Implications for Policy and Public Discourse

The decline in urgency and support for action against climate change among younger adults is particularly concerning. Historically, this demographic has been pivotal in pushing for environmental reforms. The shift could result from various factors, including climate change fatigue, skepticism over the effectiveness of proposed policies, or broader political and social disillusionment.

“Support for climate action remains relatively high in absolute terms, but it has softened due to a drop in the sense of urgency on this issue, particularly among younger adults,”

https://www.monmouth.edu/polling-institute/reports/monmouthpoll_us_050624/

explains Patrick Murray, director of the Monmouth University Polling Institute.

This waning enthusiasm could lead to significant challenges in advancing climate-related policies, potentially limiting the scale and scope of actions taken.

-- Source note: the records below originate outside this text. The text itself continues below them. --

`config.mk`:
```
export PLATFORM = sky130hd
export DESIGN_NAME = arp_rx_parser_flat
export DESIGN_NICKNAME = d
export VERILOG_FILES = /design/src/rtl/arp_rx_parser_if.sv /design/src/rtl/arp_rx_parser.sv /design/src/flat_wrapper.sv
export SDC_FILE = /design/constraint.sdc
export NUM_CORES = 1
export LEC_CHECK = 0
export CAP_MARGIN = 20
export CORE_MARGIN = 2
export CORE_UTILIZATION = 50
export CTS_CLUSTER_SIZE = 12
export DETAILED_ROUTE_END_ITERATION = 12
export PLACE_DENSITY = 0.74
export SLEW_MARGIN = 20
export SYNTH_ARGS = -nofsm -noshare
export SYNTH_HDL_FRONTEND = slang
export SYNTH_SLANG_ARGS = --single-unit
```
`constraint.sdc`:
```
create_clock -name clock -period 22.9 [get_ports clock]
set_input_delay 2.29 -clock clock [delete_from_list [all_inputs] [get_ports clock]]
set_output_delay 2.29 -clock clock [all_outputs]
set_load 0.02 [all_outputs]
```
`src/rtl/arp_rx_parser_if.sv`:
```
// ARP receive parser bus: payload word stream in, frame CRC verdict in,
// parsed packet out under ready/valid, plus the drop-reason pulse.
interface arp_rx_parser_if #(
  parameter int DW = 16
);
  logic          in_valid;
  logic          in_sof;
  logic          in_eof;
  logic [DW-1:0] in_data;
  logic          crc_valid;
  logic          crc_match;
  logic          out_valid;
  logic          out_ready;
  logic          out_is_reply;
  logic [47:0]   out_sha;
  logic [31:0]   out_spa;
  logic [47:0]   out_tha;
  logic [31:0]   out_tpa;
  logic          err_pulse;
  logic [2:0]    err_code;

  modport master (
    output in_valid, in_sof, in_eof, in_data, crc_valid, crc_match, out_ready,
    input  out_valid, out_is_reply, out_sha, out_spa, out_tha, out_tpa,
           err_pulse, err_code
  );

  modport slave (
    input  in_valid, in_sof, in_eof, in_data, crc_valid, crc_match, out_ready,
    output out_valid, out_is_reply, out_sha, out_spa, out_tha, out_tpa,
           err_pulse, err_code
  );
endinterface

```
`src/rtl/arp_rx_parser.sv`:
```
// ARP receive parser: collects the 28-byte ARP payload (MSB-first words),
// checks the header, waits for the frame CRC verdict and holds the parsed
// packet until the consumer takes it. Drops are reported on err_pulse.
// Optional: define ARP_TPA_FILTER_EN to drop packets whose TPA is not local_ip.
module arp_rx_parser #(
  parameter int DW          = 16,
  parameter int CRC_TIMEOUT = 64
) (
  input  logic           clock,
  input  logic           reset,
  input  logic [31:0]    local_ip,
  arp_rx_parser_if.slave bus
);
  localparam int NW = 224 / DW;
  localparam int CW = $clog2(NW);
  localparam int TW = $clog2(CRC_TIMEOUT + 1);
  localparam logic [CW-1:0] LAST = CW'(NW - 1);
  localparam logic [TW-1:0] TMAX = TW'(CRC_TIMEOUT - 1);

  localparam logic [2:0] E_HDR   = 3'd1;
  localparam logic [2:0] E_SHORT = 3'd2;
  localparam logic [2:0] E_CRC   = 3'd3;
  localparam logic [2:0] E_TMO   = 3'd4;
  localparam logic [2:0] E_BUSY  = 3'd5;
  localparam logic [2:0] E_ABORT = 3'd6;
  localparam logic [2:0] E_TPA   = 3'd7;

  typedef enum logic [2:0] {IDLE, RECV, PAD, WAIT_CRC, HOLD, DROP} state_t;

  state_t        state_q, state_d;
  logic [CW-1:0] cnt_q, cnt_d;
  logic [TW-1:0] tmr_q, tmr_d;
  logic [223:0]  pkt_q, pkt_d;
  logic          out_valid_q, out_valid_d;
  logic [160:0]  out_q, out_d;            // {is_reply, sha, spa, tha, tpa}
  logic          err_pulse_q, err_pulse_d;
  logic [2:0]    err_code_q, err_code_d;

  logic          sof, start, drop;
  logic [2:0]    drop_code;
  logic [223:0]  pkt_shift;
  logic          hdr_ok, tpa_ok;

  assign sof = bus.in_valid & bus.in_sof;

  // Words shift in at the bottom; after NW words word 0 sits at [223 -: DW].
  assign pkt_shift = {pkt_q[223-DW:0], bus.in_data};

  // Header is judged on the completed packet, i.e. as the last word lands.
  assign hdr_ok = (pkt_shift[223:208] == 16'h0001) &&
                  (pkt_shift[207:192] == 16'h0800) &&
                  (pkt_shift[191:184] == 8'd6)     &&
                  (pkt_shift[183:176] == 8'd4)     &&
                  ((pkt_shift[175:160] == 16'd1) || (pkt_shift[175:160] == 16'd2));

`ifdef ARP_TPA_FILTER_EN
  assign tpa_ok = (pkt_q[31:0] == local_ip);
`else
  assign tpa_ok = 1'b1;
  logic unused_local_ip;
  assign unused_local_ip = ^local_ip;
`endif

  // Top word of the shift register only ever leaves through pkt_q itself.
  logic unused_pkt_top;
  assign unused_pkt_top = ^pkt_q[223 -: DW];

  // Next-state, capture and error decisions.
  always_comb begin
    state_d     = state_q;
    cnt_d       = cnt_q;
    tmr_d       = tmr_q;
    pkt_d       = pkt_q;
    out_valid_d = out_valid_q;
    out_d       = out_q;
    err_pulse_d = 1'b0;
    err_code_d  = err_code_q;
    start       = 1'b0;
    drop        = 1'b0;
    drop_code   = E_HDR;

    case (state_q)
      IDLE, DROP: begin
        if (sof) start = 1'b1;
        else     state_d = IDLE;
      end
      RECV: begin
        if (sof) begin
          start       = 1'b1;
          err_pulse_d = 1'b1;
          err_code_d  = E_ABORT;
        end else if (bus.in_valid) begin
          pkt_d = pkt_shift;
          cnt_d = cnt_q + 1'b1;
          if (cnt_q == LAST) begin
            if (!hdr_ok) begin
              drop = 1'b1; drop_code = E_HDR;
            end else if (bus.in_eof) begin
              state_d = WAIT_CRC;
              tmr_d   = '0;
            end else begin
              state_d = PAD;
            end
          end else if (bus.in_eof) begin
            drop = 1'b1; drop_code = E_SHORT;
          end
        end
      end
      PAD: begin
        if (sof) begin
          start       = 1'b1;
          err_pulse_d = 1'b1;
          err_code_d  = E_ABORT;
        end else if (bus.in_valid && bus.in_eof) begin
          state_d = WAIT_CRC;
          tmr_d   = '0;
        end
      end
      WAIT_CRC: begin
        if (sof) begin
          start       = 1'b1;
          err_pulse_d = 1'b1;
          err_code_d  = E_ABORT;
        end else if (bus.crc_valid) begin
          if (!bus.crc_match) begin
            drop = 1'b1; drop_code = E_CRC;
          end else if (!tpa_ok) begin
            drop = 1'b1; drop_code = E_TPA;
          end else begin
            state_d     = HOLD;
            out_valid_d = 1'b1;
            out_d       = {pkt_q[175:160] == 16'd2, pkt_q[159:0]};
          end
        end else if (tmr_q == TMAX) begin
          // Timer stops at TMAX: it is never incremented past it.
          drop = 1'b1; drop_code = E_TMO;
        end else begin
          tmr_d = tmr_q + 1'b1;
        end
      end
      HOLD: begin
        if (bus.out_ready) begin
          out_valid_d = 1'b0;
          state_d     = IDLE;
        end
        if (sof) begin
          err_pulse_d = 1'b1;
          err_code_d  = E_BUSY;
        end
      end
      default: state_d = IDLE;
    endcase

    // The sof word is always word 0 of a fresh packet; its in_eof is ignored
    // since a complete ARP payload spans at least seven words.
    if (start) begin
      pkt_d   = pkt_shift;
      cnt_d   = CW'(1);
      state_d = RECV;
    end
    if (drop) begin
      state_d     = DROP;
      err_pulse_d = 1'b1;
      err_code_d  = drop_code;
    end
  end

  // State and datapath registers.
  always_ff @(posedge clock or posedge reset) begin
    if (reset) begin
      state_q     <= IDLE;
      cnt_q       <= '0;
      tmr_q       <= '0;
      pkt_q       <= '0;
      out_valid_q <= 1'b0;
      out_q       <= '0;
      err_pulse_q <= 1'b0;
      err_code_q  <= '0;
    end else begin
      state_q     <= state_d;
      cnt_q       <= cnt_d;
      tmr_q       <= tmr_d;
      pkt_q       <= pkt_d;
      out_valid_q <= out_valid_d;
      out_q       <= out_d;
      err_pulse_q <= err_pulse_d;
      err_code_q  <= err_code_d;
    end
  end

  assign bus.out_valid    = out_valid_q;
  assign bus.out_is_reply = out_q[160];
  assign bus.out_sha      = out_q[159:112];
  assign bus.out_spa      = out_q[111:80];
  assign bus.out_tha      = out_q[79:32];
  assign bus.out_tpa      = out_q[31:0];
  assign bus.err_pulse    = err_pulse_q;
  assign bus.err_code     = err_code_q;
endmodule

```
`src/flat_wrapper.sv`:
```
// flat-port wrapper written by rule: the top's interface ports become plain ports
module arp_rx_parser_flat 
#(
  parameter int DW          = 16,
  parameter int CRC_TIMEOUT = 64
)
  (clock, reset, local_ip, bus_in_valid, bus_in_sof, bus_in_eof, bus_in_data, bus_crc_valid, bus_crc_match, bus_out_ready, bus_out_valid, bus_out_is_reply, bus_out_sha, bus_out_spa, bus_out_tha, bus_out_tpa, bus_err_pulse, bus_err_code);
  arp_rx_parser_if #(.DW(DW)) bus_i ();
  input  logic clock;
  input  logic reset;
  input  logic [31:0] local_ip;
  input wire logic [$bits(bus_i.in_valid)-1:0] bus_in_valid;
  input wire logic [$bits(bus_i.in_sof)-1:0] bus_in_sof;
  input wire logic [$bits(bus_i.in_eof)-1:0] bus_in_eof;
  input wire logic [$bits(bus_i.in_data)-1:0] bus_in_data;
  input wire logic [$bits(bus_i.crc_valid)-1:0] bus_crc_valid;
  input wire logic [$bits(bus_i.crc_match)-1:0] bus_crc_match;
  input wire logic [$bits(bus_i.out_ready)-1:0] bus_out_ready;
  output wire logic [$bits(bus_i.out_valid)-1:0] bus_out_valid;
  output wire logic [$bits(bus_i.out_is_reply)-1:0] bus_out_is_reply;
  output wire logic [$bits(bus_i.out_sha)-1:0] bus_out_sha;
  output wire logic [$bits(bus_i.out_spa)-1:0] bus_out_spa;
  output wire logic [$bits(bus_i.out_tha)-1:0] bus_out_tha;
  output wire logic [$bits(bus_i.out_tpa)-1:0] bus_out_tpa;
  output wire logic [$bits(bus_i.err_pulse)-1:0] bus_err_pulse;
  output wire logic [$bits(bus_i.err_code)-1:0] bus_err_code;
  assign bus_i.in_valid = bus_in_valid;
  assign bus_i.in_sof = bus_in_sof;
  assign bus_i.in_eof = bus_in_eof;
  assign bus_i.in_data = bus_in_data;
  assign bus_i.crc_valid = bus_crc_valid;
  assign bus_i.crc_match = bus_crc_match;
  assign bus_i.out_ready = bus_out_ready;
  assign bus_out_valid = bus_i.out_valid;
  assign bus_out_is_reply = bus_i.out_is_reply;
  assign bus_out_sha = bus_i.out_sha;
  assign bus_out_spa = bus_i.out_spa;
  assign bus_out_tha = bus_i.out_tha;
  assign bus_out_tpa = bus_i.out_tpa;
  assign bus_err_pulse = bus_i.err_pulse;
  assign bus_err_code = bus_i.err_code;
  arp_rx_parser #(.DW(DW), .CRC_TIMEOUT(CRC_TIMEOUT)) u_core (.clock(clock), .reset(reset), .local_ip(local_ip), .bus(bus_i));
endmodule
```
==> results of run 1 <==
[synth_stat cells, types with 2 or more instances]
cell type,count
a31oi_1,9
clkbuf_1,24
or2_2,2
a21oi_1,3
and2_1,2
and3_1,3
nor2_1,8
nor4bb_1,2
nand3_1,5
mux2_2,208
nand2_1,503
dfrtp_1,388
o211ai_1,6
nand2b_1,3
nor2b_1,2
o2111ai_1,2
nor3_1,4
inv_1,8
o21ai_0,19
nand4_1,4
ha_1,3
o31ai_1,4
buf_2,41
nor4_1,17
nand3b_1,3
o21a_1,3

Conclusion: A Call for Critical Examination and Renewed Dialogue

The Monmouth Poll’s findings serve as a crucial barometer of public sentiment, suggesting that while belief in climate change remains relatively stable, there is a growing ambivalence about its severity and the effectiveness of governmental action.

I would suggest that a growing distrust of ideologically compromised media, government, and institutions is being propelled by an unending series of pronouncements that are clearly false to anyone with a memory or is capable of looking out a window.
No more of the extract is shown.